But the unemployment rate climbed to 7.0 percent after having
held steady at 6.8 percent for half a year. 
    "It was a little surprising to see the Canadian dollar
behave as it has over the course of the session, because the
employment data was, in my opinion, fairly robust," said Scott
Smith, senior market analyst at Cambridge Global Payments in
Calgary, noting that weak oil prices and U.S. job numbers took
the spotlight.
    U.S. employment growth rose less than expected in August
even as the unemployment rate dropped to a near 7-1/2-year low
of 5.1 percent and wages rose. 
    "You don't have to dig too far beneath the surface to see
that it's a little bit more of a nuanced picture on both
reports," said Doug Porter, chief economist at BMO Capital
Markets.
    The Canadian dollar finished at C$1.3265 to the
greenback, or 75.39 U.S. cents, weaker than the Bank of Canada's
official close of C$1.3194, or 75.79 U.S. cents on Thursday.
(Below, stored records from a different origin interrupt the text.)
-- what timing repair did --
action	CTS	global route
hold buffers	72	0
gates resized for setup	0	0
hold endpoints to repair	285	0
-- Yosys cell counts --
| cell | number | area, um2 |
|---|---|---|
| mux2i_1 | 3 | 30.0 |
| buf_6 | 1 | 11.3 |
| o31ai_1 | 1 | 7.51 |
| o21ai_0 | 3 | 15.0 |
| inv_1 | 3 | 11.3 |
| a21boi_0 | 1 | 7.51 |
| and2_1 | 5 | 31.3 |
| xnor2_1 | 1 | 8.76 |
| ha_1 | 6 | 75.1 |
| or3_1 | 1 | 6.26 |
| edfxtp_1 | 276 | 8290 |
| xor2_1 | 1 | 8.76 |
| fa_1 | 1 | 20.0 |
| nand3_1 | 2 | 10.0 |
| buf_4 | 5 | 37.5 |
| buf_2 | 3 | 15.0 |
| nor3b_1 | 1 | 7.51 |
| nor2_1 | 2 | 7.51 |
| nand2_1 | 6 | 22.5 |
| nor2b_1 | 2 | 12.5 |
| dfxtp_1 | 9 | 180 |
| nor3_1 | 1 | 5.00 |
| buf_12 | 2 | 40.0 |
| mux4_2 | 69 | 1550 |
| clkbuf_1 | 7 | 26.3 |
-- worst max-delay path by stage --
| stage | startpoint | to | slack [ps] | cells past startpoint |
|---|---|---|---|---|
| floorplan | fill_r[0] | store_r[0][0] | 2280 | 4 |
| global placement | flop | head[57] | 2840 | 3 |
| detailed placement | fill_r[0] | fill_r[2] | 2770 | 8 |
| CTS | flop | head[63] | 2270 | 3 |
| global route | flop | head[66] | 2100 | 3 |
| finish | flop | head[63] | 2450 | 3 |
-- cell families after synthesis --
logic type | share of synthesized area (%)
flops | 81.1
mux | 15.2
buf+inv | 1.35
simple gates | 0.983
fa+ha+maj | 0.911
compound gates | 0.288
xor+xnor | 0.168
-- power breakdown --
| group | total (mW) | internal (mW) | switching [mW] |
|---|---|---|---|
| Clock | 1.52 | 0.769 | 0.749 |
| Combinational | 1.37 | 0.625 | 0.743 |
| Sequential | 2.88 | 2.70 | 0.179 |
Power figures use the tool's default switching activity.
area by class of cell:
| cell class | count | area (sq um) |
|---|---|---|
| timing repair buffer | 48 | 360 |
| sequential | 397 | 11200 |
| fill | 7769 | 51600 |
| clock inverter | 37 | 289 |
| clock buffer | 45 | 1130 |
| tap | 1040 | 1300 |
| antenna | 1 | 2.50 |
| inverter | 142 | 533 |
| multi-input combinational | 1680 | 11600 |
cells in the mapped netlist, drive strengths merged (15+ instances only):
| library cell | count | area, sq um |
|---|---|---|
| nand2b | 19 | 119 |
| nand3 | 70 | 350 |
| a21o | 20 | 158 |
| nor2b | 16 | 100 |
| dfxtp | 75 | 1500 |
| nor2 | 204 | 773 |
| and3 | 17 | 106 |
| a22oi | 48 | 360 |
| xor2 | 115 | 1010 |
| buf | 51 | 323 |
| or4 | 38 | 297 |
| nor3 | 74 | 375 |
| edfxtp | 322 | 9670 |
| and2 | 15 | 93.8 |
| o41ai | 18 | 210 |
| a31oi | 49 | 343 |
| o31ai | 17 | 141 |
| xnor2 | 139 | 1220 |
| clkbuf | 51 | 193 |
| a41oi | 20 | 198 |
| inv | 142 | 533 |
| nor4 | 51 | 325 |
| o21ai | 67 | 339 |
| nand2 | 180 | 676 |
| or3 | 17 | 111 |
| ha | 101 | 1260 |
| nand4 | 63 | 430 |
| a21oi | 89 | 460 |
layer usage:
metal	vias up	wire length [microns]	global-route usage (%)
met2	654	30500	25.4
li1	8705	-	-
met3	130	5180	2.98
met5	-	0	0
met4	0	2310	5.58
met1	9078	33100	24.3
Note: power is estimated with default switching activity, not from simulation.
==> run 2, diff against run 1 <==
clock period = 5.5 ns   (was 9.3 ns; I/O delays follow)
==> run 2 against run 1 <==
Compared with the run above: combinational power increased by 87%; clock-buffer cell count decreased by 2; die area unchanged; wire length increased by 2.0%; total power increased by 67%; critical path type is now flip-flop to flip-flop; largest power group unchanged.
<file path="config.mk">
export PLATFORM = sky130hd
export DESIGN_NAME = flat_triangle_span_generator_top
export DESIGN_NICKNAME = d
export VERILOG_FILES = /design/src/rtl/ftsg_pkg.sv /design/src/rtl/ftsg_front.sv /design/src/rtl/ftsg_div.sv /design/src/rtl/ftsg_back.sv /design/src/rtl/flat_triangle_span_generator_top.sv
export SDC_FILE = /design/constraint.sdc
export NUM_CORES = 1
export LEC_CHECK = 0
export BUFFER_PORTS_ARGS = -buffer_cell sky130_fd_sc_hd__buf_2
export CORE_MARGIN = 5
export CORE_UTILIZATION = 39
export CTS_CLUSTER_SIZE = 24
export DETAILED_ROUTE_END_ITERATION = 16
export PLACE_DENSITY = 0.61
export SETUP_SLACK_MARGIN = 0.15
export SLEW_MARGIN = 20
export SYNTH_ARGS = -nofsm -noshare
export SYNTH_HDL_FRONTEND = slang
export SYNTH_SLANG_ARGS = --single-unit
</file>
<file path="constraint.sdc">
create_clock -name clk -period 5.4 [get_ports clk]
set_clock_uncertainty 0.2 [all_clocks]
set_input_delay 0.54 -clock clk [delete_from_list [all_inputs] [get_ports clk]]
set_output_delay 0.54 -clock clk [all_outputs]
set_load 0.005 [all_outputs]
</file>
### config.mk
export PLATFORM = sky130hd
export DESIGN_NAME = stable_priority_request_queue_top
export DESIGN_NICKNAME = d
export VERILOG_FILES = /design/src/rtl/sprq_pkg.sv /design/src/rtl/sprq_cell.sv /design/src/rtl/stable_priority_request_queue_top.sv
export VERILOG_INCLUDE_DIRS = /design/src /design/src/rtl
export SDC_FILE = /design/constraint.sdc
export NUM_CORES = 1
export LEC_CHECK = 0
export ABC_AREA = 1
export BUFFER_PORTS_ARGS = -buffer_cell sky130_fd_sc_hd__buf_4
export CORE_MARGIN = 3
export CORE_UTILIZATION = 40
export DETAILED_ROUTE_END_ITERATION = 8
export GPL_TIMING_DRIVEN = 0
export REMOVE_ABC_BUFFERS = 1
export SLEW_MARGIN = 20
export SYNTH_ARGS = -nofsm -noshare
export SYNTH_HDL_FRONTEND = slang
export SYNTH_HIERARCHICAL = 1
export SYNTH_SLANG_ARGS = --single-unit
export TNS_END_PERCENT = 10
### constraint.sdc
create_clock -name clk -period 3.65 [get_ports clk]
set_clock_uncertainty 0.1 [all_clocks]
set_input_delay 0.5475 -clock clk [delete_from_list [all_inputs] [get_ports clk]]
set_output_delay 0.5475 -clock clk [all_outputs]
set_load 0.05 [all_outputs]
`src/hdl/rsits_pkg.sv`:
```
// Package of types, constants and codes shared by the RSI threshold signal block.
`timescale 1ns / 1ps

package rsits_pkg;

    // Default sizing of the block.
    localparam int WINDOW_MAX_DEF = 64;
    localparam int PRICE_BITS_DEF = 32;
    localparam int SUM_W_DEF      = PRICE_BITS_DEF + $clog2(WINDOW_MAX_DEF);

    // Fixed field widths.
    localparam int WLEN_W     = 7;
    localparam int RSI_W      = 14;
    localparam int SIG_W      = 2;
    localparam int CFG_IDX_W  = 2;
    localparam int CFG_DATA_W = 14;

    // The quotient is formed as four decimal digits, each of four bits.
    localparam int RSI_DIGITS = 4;
    localparam int DIGIT_BITS = 4;

    // Configuration register indexes.
    localparam logic [CFG_IDX_W-1:0] CFG_WINDOW_LENGTH    = 2'd0;
    localparam logic [CFG_IDX_W-1:0] CFG_OVERBOUGHT_LEVEL = 2'd1;
    localparam logic [CFG_IDX_W-1:0] CFG_OVERSOLD_LEVEL   = 2'd2;

    // Reset values.
    localparam logic [WLEN_W-1:0] WLEN_RESET     = 7'd14;
    localparam logic [RSI_W-1:0]  OVERBOUGHT_RST = 14'd7000;
    localparam logic [RSI_W-1:0]  OVERSOLD_RST   = 14'd3000;
    localparam logic [RSI_W-1:0]  RSI_INIT       = 14'd5000;
    localparam logic [RSI_W-1:0]  RSI_FULL       = 14'd10000;

    // Trade signal codes.
    typedef enum logic [SIG_W-1:0] {
        SIG_HOLD = 2'd0,
        SIG_BUY  = 2'd1,
        SIG_SELL = 2'd2
    } t_trade_signal;

    // Result of the divider towards the control sequencer.
    typedef struct packed {
        logic             done;
        logic [RSI_W-1:0] quo;
    } t_div_res;

endpackage

```
`src/hdl/rsits_div.sv`:
```
// Digit-serial divider forming floor(10000 * gain / total), one quotient bit per trial subtraction.
`timescale 1ns / 1ps

module rsits_div #(
    parameter int SUM_W = rsits_pkg::SUM_W_DEF
) (
    input  logic                i_clk,
    input  logic                i_rst_n,
    input  logic                i_start,
    input  logic [SUM_W-1:0]    i_gain,
    input  logic [SUM_W-1:0]    i_total,
    output rsits_pkg::t_div_res o_res
);

    // Ten times a remainder below the divisor needs four more bits.
    localparam int REM_W = SUM_W + 4;
    localparam int DB    = rsits_pkg::DIGIT_BITS;
    localparam int RW    = rsits_pkg::RSI_W;

    typedef enum logic [1:0] {
        D_IDLE,
        D_SCALE,
        D_STEP
    } t_dstate;

    t_dstate                 r_state, n_state;
    logic                    r_done, n_done;
    logic [REM_W-1:0]        r_rem, n_rem;
    logic [SUM_W-1:0]        r_den, n_den;
    logic [RW-1:0]           r_quo, n_quo;
    logic [DB-1:0]           r_digit, n_digit;
    logic [1:0]              r_bit, n_bit;
    logic [1:0]              r_dig_cnt, n_dig_cnt;

    logic [REM_W-1:0]        den_sh;
    logic [REM_W:0]          trial;
    logic [DB-1:0]           digit_new;

    // Trial subtraction of the divisor scaled by the current digit weight.
    assign den_sh    = REM_W'(r_den) << r_bit;
    assign trial     = {1'b0, r_rem} - {1'b0, den_sh};
    assign digit_new = trial[REM_W] ? r_digit : (r_digit | (DB'(1) << r_bit));

    always_comb begin
        n_state   = r_state;
        n_done    = 1'b0;
        n_rem     = r_rem;
        n_den     = r_den;
        n_quo     = r_quo;
        n_digit   = r_digit;
        n_bit     = r_bit;
        n_dig_cnt = r_dig_cnt;
        unique case (r_state)
            D_IDLE: begin
                if (i_start) begin
                    n_rem     = REM_W'(i_gain);
                    n_den     = i_total;
                    n_quo     = '0;
                    n_dig_cnt = '0;
                    n_state   = D_SCALE;
                end
            end
            D_SCALE: begin
                n_rem   = (r_rem << 3) + (r_rem << 1);
                n_digit = '0;
                n_bit   = 2'(DB - 1);
                n_state = D_STEP;
            end
            D_STEP: begin
                if (!trial[REM_W]) begin
                    n_rem = trial[REM_W-1:0];
                end
                n_digit = digit_new;
                if (r_bit == 2'd0) begin
                    n_quo = RW'((r_quo << 3) + (r_quo << 1) + RW'(digit_new));
                    if (r_dig_cnt == 2'(rsits_pkg::RSI_DIGITS - 1)) begin
                        n_done  = 1'b1;
                        n_state = D_IDLE;
                    end else begin
                        n_dig_cnt = r_dig_cnt + 2'd1;
                        n_state   = D_SCALE;
                    end
                end else begin
                    n_bit = r_bit - 2'd1;
                end
            end
            default: begin
                n_state = D_IDLE;
            end
        endcase
    end

    always_ff @(posedge i_clk) begin
        if (!i_rst_n) begin
            r_state <= D_IDLE;
            r_done  <= 1'b0;
        end else begin
            r_state <= n_state;
            r_done  <= n_done;
        end
        r_rem     <= n_rem;
        r_den     <= n_den;
        r_quo     <= n_quo;
        r_digit   <= n_digit;
        r_bit     <= n_bit;
        r_dig_cnt <= n_dig_cnt;
    end

    assign o_res.done = r_done;
    assign o_res.quo  = r_quo;

endmodule

```
`src/hdl/rsi_threshold_signal_top.sv`:
```
// Top level of the RSI threshold signal block: window store, running sums and signal logic.
`timescale 1ns / 1ps

// Each accepted item is one closing price. When a previous nonzero price exists, the
// price change is stored in a ring of the last window_length changes and exact sums of
// gains and losses are kept. Once the window is full the RSI, in hundredths of a percent
// point, is 10000 * G / (G + L) truncated, or 10000 when the loss sum is zero; otherwise it
// keeps its last value, 5000 after reset. Every item gives exactly one result: SELL above
// the overbought level, BUY below the oversold level, HOLD otherwise and always HOLD before
// the window has filled. Items are handled one at a time. An item whose price has no
// predecessor goes from acceptance straight to the signal step; one that updates the
// window passes the change, remove, add and check steps, and the divider when a new
// quotient is needed, which produces four decimal digits at one bit per cycle (one scaling
// step and four trial subtractions per digit). The result sits in an output register, so
// a new item is taken while the previous result still waits. A write to window_length
// empties the window but keeps the previous price and the held RSI. Configuration writes
// are taken only while no item is in progress, and input items are stalled during a
// configuration write. The change store has no reset: the fill count makes sure that an
// entry is read back only after it has been written, so no clearing pass is needed.
module rsi_threshold_signal_top #(
    parameter int WINDOW_MAX = rsits_pkg::WINDOW_MAX_DEF,
    parameter int PRICE_BITS = rsits_pkg::PRICE_BITS_DEF
) (
    input  logic                             i_clk,
    input  logic                             i_rst_n,
    // Input items.
    input  logic                             i_in_valid,
    output logic                             o_in_stall,
    input  logic [PRICE_BITS-1:0]            i_close_price,
    // Result items.
    output logic                             o_out_valid,
    input  logic                             i_out_stall,
    output logic [rsits_pkg::SIG_W-1:0]      o_trade_signal,
    output logic [rsits_pkg::RSI_W-1:0]      o_rsi_level,
    output logic                             o_window_full,
    // Configuration writes.
    input  logic                             i_cfg_valid,
    output logic                             o_cfg_ready,
    input  logic [rsits_pkg::CFG_IDX_W-1:0]  i_cfg_index,
    input  logic [rsits_pkg::CFG_DATA_W-1:0] i_cfg_data
);

    localparam int P      = PRICE_BITS;
    localparam int SLOT_W = $clog2(WINDOW_MAX);
    localparam int LEN_W  = $clog2(WINDOW_MAX + 1);
    localparam int SUM_W  = PRICE_BITS + $clog2(WINDOW_MAX);
    localparam int WL_W   = rsits_pkg::WLEN_W;
    localparam int CMP_W  = (LEN_W > WL_W) ? LEN_W : WL_W;
    localparam int RW     = rsits_pkg::RSI_W;

    // Sequencer states: the window update runs through the stored sums one step at a time.
    typedef enum logic [2:0] {
        S_IDLE,
        S_CHANGE,
        S_REMOVE,
        S_ADD,
        S_CHECK,
        S_DIVIDE,
        S_SIGNAL
    } t_state;

    t_state                   r_state, n_state;

    // Configuration registers.
    logic [WL_W-1:0]          r_window_length, n_window_length;
    logic [RW-1:0]            r_overbought, n_overbought;
    logic [RW-1:0]            r_oversold, n_oversold;

    // Window state.
    logic [LEN_W-1:0]         r_fill, n_fill;
    logic [SLOT_W-1:0]        r_wslot, n_wslot;
    logic [SUM_W-1:0]         r_gain_sum, n_gain_sum;
    logic [SUM_W-1:0]         r_loss_sum, n_loss_sum;
    logic [P-1:0]             r_prev, n_prev;
    logic [RW-1:0]            r_rsi, n_rsi;
    logic                     r_out_valid, n_out_valid;

    // Item payload in flight. A stored change is {gain flag, magnitude}.
    logic [P-1:0]             r_price, n_price;
    logic [P:0]               r_chg, n_chg;
    logic [P:0]               r_old;
    rsits_pkg::t_trade_signal r_out_signal, n_out_signal;
    logic [RW-1:0]            r_out_rsi, n_out_rsi;
    logic                     r_out_full, n_out_full;

    // Change store, one entry per window position.
    logic [P:0]               r_ring [WINDOW_MAX];

    logic                     cfg_we;
    logic                     in_accept;
    logic [CMP_W-1:0]         wl_ext;
    logic [LEN_W-1:0]         eff_len;
    logic                     full_now;
    logic [LEN_W-1:0]         slot_inc;
    logic [P:0]               chg_diff;
    logic                     chg_neg;
    logic [P-1:0]             chg_mag;
    logic                     chg_gain;
    logic                     div_start;
    logic [SUM_W-1:0]         div_total;
    rsits_pkg::t_div_res      div_res;

    assign o_cfg_ready = (r_state == S_IDLE);
    assign cfg_we      = i_cfg_valid && o_cfg_ready;
    // A configuration write takes precedence over an item offered in the same cycle.
    assign o_in_stall  = (r_state != S_IDLE) || i_cfg_valid;
    assign in_accept   = i_in_valid && !o_in_stall;

    // Window length as used: zero counts as one, and it saturates at the store depth.
    assign wl_ext  = CMP_W'(r_window_length);
    assign eff_len = (wl_ext == '0)                ? LEN_W'(1) :
                     (wl_ext > CMP_W'(WINDOW_MAX)) ? LEN_W'(WINDOW_MAX) :
                                                     LEN_W'(wl_ext);

    assign full_now = (r_fill >= eff_len);
    assign slot_inc = LEN_W'(r_wslot) + LEN_W'(1);

    // Price change as a gain flag and a magnitude; a zero change counts as a loss of zero.
    assign chg_diff = {1'b0, r_price} - {1'b0, r_prev};
    assign chg_neg  = chg_diff[P];
    assign chg_mag  = chg_neg ? (~chg_diff[P-1:0] + P'(1)) : chg_diff[P-1:0];
    assign chg_gain = !chg_neg && (chg_diff != '0);

    assign div_total = r_gain_sum + r_loss_sum;

    rsits_div #(
        .SUM_W (SUM_W)
    ) u_div (
        .i_clk   (i_clk),
        .i_rst_n (i_rst_n),
        .i_start (div_start),
        .i_gain  (r_gain_sum),
        .i_total (div_total),
        .o_res   (div_res)
    );

    always_comb begin
        n_state         = r_state;
        n_window_length = r_window_length;
        n_overbought    = r_overbought;
        n_oversold      = r_oversold;
        n_fill          = r_fill;
        n_wslot         = r_wslot;
        n_gain_sum      = r_gain_sum;
        n_loss_sum      = r_loss_sum;
        n_prev          = r_prev;
        n_rsi           = r_rsi;
        n_price         = r_price;
        n_chg           = r_chg;
        n_out_signal    = r_out_signal;
        n_out_rsi       = r_out_rsi;
        n_out_full      = r_out_full;
        n_out_valid     = r_out_valid;
        div_start       = 1'b0;

        // The waiting result leaves as soon as the receiver takes it.
        if (r_out_valid && !i_out_stall) begin
            n_out_valid = 1'b0;
        end

        unique case (r_state)
            S_IDLE: begin
                if (cfg_we) begin
                    unique case (i_cfg_index)
                        rsits_pkg::CFG_WINDOW_LENGTH: begin
                            n_window_length = i_cfg_data[WL_W-1:0];
                            n_fill          = '0;
                            n_wslot         = '0;
                            n_gain_sum      = '0;
                            n_loss_sum      = '0;
                        end
                        rsits_pkg::CFG_OVERBOUGHT_LEVEL: begin
                            n_overbought = i_cfg_data[RW-1:0];
                        end
                        rsits_pkg::CFG_OVERSOLD_LEVEL: begin
                            n_oversold = i_cfg_data[RW-1:0];
                        end
                        default: begin
                        end
                    endcase
                end
                if (in_accept) begin
                    n_price = i_close_price;
                    n_wslot = (LEN_W'(r_wslot) >= eff_len) ? '0 : r_wslot;
                    if (r_prev != '0) begin
                        n_state = S_CHANGE;
                    end else begin
                        // No previous price: nothing enters the window.
                        n_prev  = i_close_price;
                        n_state = S_SIGNAL;
                    end
                end
            end
            S_CHANGE: begin
                n_chg   = {chg_gain, chg_mag};
                n_prev  = r_price;
                n_state = S_REMOVE;
            end
            S_REMOVE: begin
                // With a full window the oldest change leaves the sums.
                if (full_now) begin
                    if (r_old[P]) begin
                        n_gain_sum = r_gain_sum - SUM_W'(r_old[P-1:0]);
                    end else begin
                        n_loss_sum = r_loss_sum - SUM_W'(r_old[P-1:0]);
                    end
                end else begin
                    n_fill = r_fill + LEN_W'(1);
                end
                n_state = S_ADD;
            end
            S_ADD: begin
                if (r_chg[P]) begin
                    n_gain_sum = r_gain_sum + SUM_W'(r_chg[P-1:0]);
                end else begin
                    n_loss_sum = r_loss_sum + SUM_W'(r_chg[P-1:0]);
                end
                n_wslot = (slot_inc >= eff_len) ? '0 : slot_inc[SLOT_W-1:0];
                n_state = S_CHECK;
            end
            S_CHECK: begin
                if (full_now) begin
                    if (r_loss_sum == '0) begin
                        n_rsi   = rsits_pkg::RSI_FULL;
                        n_state = S_SIGNAL;
                    end else begin
                        div_start = 1'b1;
                        n_state   = S_DIVIDE;
                    end
                end else begin
                    n_state = S_SIGNAL;
                end
            end
            S_DIVIDE: begin
                if (div_res.done) begin
                    n_rsi   = div_res.quo;
                    n_state = S_SIGNAL;
                end
            end
            S_SIGNAL: begin
                if (!r_out_valid || !i_out_stall) begin
                    n_out_valid  = 1'b1;
                    n_out_rsi    = r_rsi;
                    n_out_full   = full_now;
                    n_out_signal = rsits_pkg::SIG_HOLD;
                    if (full_now) begin
                        if (r_rsi > r_overbought) begin
                            n_out_signal = rsits_pkg::SIG_SELL;
                        end else if (r_rsi < r_oversold) begin
                            n_out_signal = rsits_pkg::SIG_BUY;
                        end
                    end
                    n_state = S_IDLE;
                end
            end
            default: begin
                n_state = S_IDLE;
            end
        endcase
    end

    always_ff @(posedge i_clk) begin
        if (!i_rst_n) begin
            r_state         <= S_IDLE;
            r_window_length <= rsits_pkg::WLEN_RESET;
            r_overbought    <= rsits_pkg::OVERBOUGHT_RST;
            r_oversold      <= rsits_pkg::OVERSOLD_RST;
            r_fill          <= '0;
            r_wslot         <= '0;
            r_gain_sum      <= '0;
            r_loss_sum      <= '0;
            r_prev          <= '0;
            r_rsi           <= rsits_pkg::RSI_INIT;
            r_out_valid     <= 1'b0;
        end else begin
            r_state         <= n_state;
            r_window_length <= n_window_length;
            r_overbought    <= n_overbought;
            r_oversold      <= n_oversold;
            r_fill          <= n_fill;
            r_wslot         <= n_wslot;
            r_gain_sum      <= n_gain_sum;
            r_loss_sum      <= n_loss_sum;
            r_prev          <= n_prev;
            r_rsi           <= n_rsi;
            r_out_valid     <= n_out_valid;
        end
        r_price      <= n_price;
        r_chg        <= n_chg;
        r_out_signal <= n_out_signal;
        r_out_rsi    <= n_out_rsi;
        r_out_full   <= n_out_full;
    end

    // The oldest change is read while the new one is formed; the new one is written to its slot in the add step.
    always_ff @(posedge i_clk) begin
        if (r_state == S_CHANGE) begin
            r_old <= r_ring[r_wslot];
        end
        if (r_state == S_ADD) begin
            r_ring[r_wslot] <= r_chg;
        end
    end

    assign o_out_valid    = r_out_valid;
    assign o_trade_signal = r_out_signal;
    assign o_rsi_level    = r_out_rsi;
    assign o_window_full  = r_out_full;

endmodule

```
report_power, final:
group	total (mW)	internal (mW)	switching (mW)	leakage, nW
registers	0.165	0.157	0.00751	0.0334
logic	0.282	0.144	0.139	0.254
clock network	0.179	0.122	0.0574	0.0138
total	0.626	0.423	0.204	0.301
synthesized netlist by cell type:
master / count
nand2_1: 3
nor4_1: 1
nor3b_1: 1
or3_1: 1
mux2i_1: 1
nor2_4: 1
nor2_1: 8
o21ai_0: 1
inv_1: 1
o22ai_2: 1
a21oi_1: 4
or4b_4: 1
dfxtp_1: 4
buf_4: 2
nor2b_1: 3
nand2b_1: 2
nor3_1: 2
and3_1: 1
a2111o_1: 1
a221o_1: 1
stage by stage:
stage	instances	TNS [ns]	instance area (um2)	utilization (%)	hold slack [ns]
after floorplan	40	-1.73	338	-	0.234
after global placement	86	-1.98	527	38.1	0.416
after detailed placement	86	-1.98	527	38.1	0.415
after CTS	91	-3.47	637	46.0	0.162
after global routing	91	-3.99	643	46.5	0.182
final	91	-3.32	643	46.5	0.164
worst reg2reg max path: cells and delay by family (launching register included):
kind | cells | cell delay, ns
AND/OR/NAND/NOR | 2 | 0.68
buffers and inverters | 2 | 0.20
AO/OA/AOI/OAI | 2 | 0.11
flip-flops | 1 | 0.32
    The loonie remained within recent trading ranges, hitting
between C$1.3160 and C$1.3290 through Friday's session.
    Oil prices fell some 2.0 percent on Friday as risk-adverse
sentiment dominated markets and traders remained concerned about
excess supply, brushing off figures that showed the number of
U.S. rigs drilling for oil fell. 
    Looking ahead to next week, the currency is expected to move
in lock-step with oil prices until the Bank of Canada's next
policy decision, due on Wednesday.
    The Canadian data, alongside trade and economic growth
reports earlier this week, is unlikely to persuade the Bank of
Canada that another interest rate cut is necessary at this time.
    "We won't see the Bank of Canada do anything at this meeting
... but I'd be cautious of thinking the Canadian economy has
turned a corner at this point," said Smith.
    Canadian government bond prices were mixed across the
maturity curve, with the two-year price down 2
Canadian cents to yield 0.441 percent and the benchmark 10-year
 falling 22 Canadian cents to yield 1.439 percent.
    The Canada-U.S. two-year bond spread narrowed to -26.8 basis
points, while the 10-year spread narrowed to -69.2 basis points.